RECORD EXTRACTS »
-- Opening Marker --

==> config.mk <==
export PLATFORM = sky130hd
export DESIGN_NAME = avr_cpu_fetch
export DESIGN_NICKNAME = d
export VERILOG_FILES = /design/src/rtl/avr_cpu_fetch.sv
export SDC_FILE = /design/constraint.sdc
export NUM_CORES = 1
export LEC_CHECK = 0
export ABC_AREA = 1
export CAP_MARGIN = 20
export CORE_MARGIN = 1
export CORE_UTILIZATION = 41
export CTS_BUF_LIST = sky130_fd_sc_hd__clkbuf_4
export CTS_CLUSTER_DIAMETER = 50
export DETAILED_ROUTE_END_ITERATION = 10
export PLACE_DENSITY_LB_ADDON = 0.25
export SLEW_MARGIN = 0
export SYNTH_ARGS = -nofsm -noshare
export SYNTH_HDL_FRONTEND = slang
export SYNTH_SLANG_ARGS = --single-unit
==> constraint.sdc <==
create_clock -name clk -period 1.67 [get_ports clk]
set_input_delay 0.2505 -clock clk [delete_from_list [all_inputs] [get_ports clk]]
set_output_delay 0.2505 -clock clk [all_outputs]
set_load 0.01 [all_outputs]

-- Closing Marker --

All of the entries above should be output exactly as they are.

EXERCISE SOLUTION »
==> config.mk <==
export PLATFORM = sky130hd
export DESIGN_NAME = avr_cpu_fetch
export DESIGN_NICKNAME = d
export VERILOG_FILES = /design/src/rtl/avr_cpu_fetch.sv
export SDC_FILE = /design/constraint.sdc
export NUM_CORES = 1
export LEC_CHECK = 0
export ABC_AREA = 1
export CAP_MARGIN = 20
export CORE_MARGIN = 1
export CORE_UTILIZATION = 41
export CTS_BUF_LIST = sky130_fd_sc_hd__clkbuf_4
export CTS_CLUSTER_DIAMETER = 50
export DETAILED_ROUTE_END_ITERATION = 10
export PLACE_DENSITY_LB_ADDON = 0.25
export SLEW_MARGIN = 0
export SYNTH_ARGS = -nofsm -noshare
export SYNTH_HDL_FRONTEND = slang
export SYNTH_SLANG_ARGS = --single-unit
==> constraint.sdc <==
create_clock -name clk -period 1.67 [get_ports clk]
set_input_delay 0.2505 -clock clk [delete_from_list [all_inputs] [get_ports clk]]
set_output_delay 0.2505 -clock clk [all_outputs]
set_load 0.01 [all_outputs]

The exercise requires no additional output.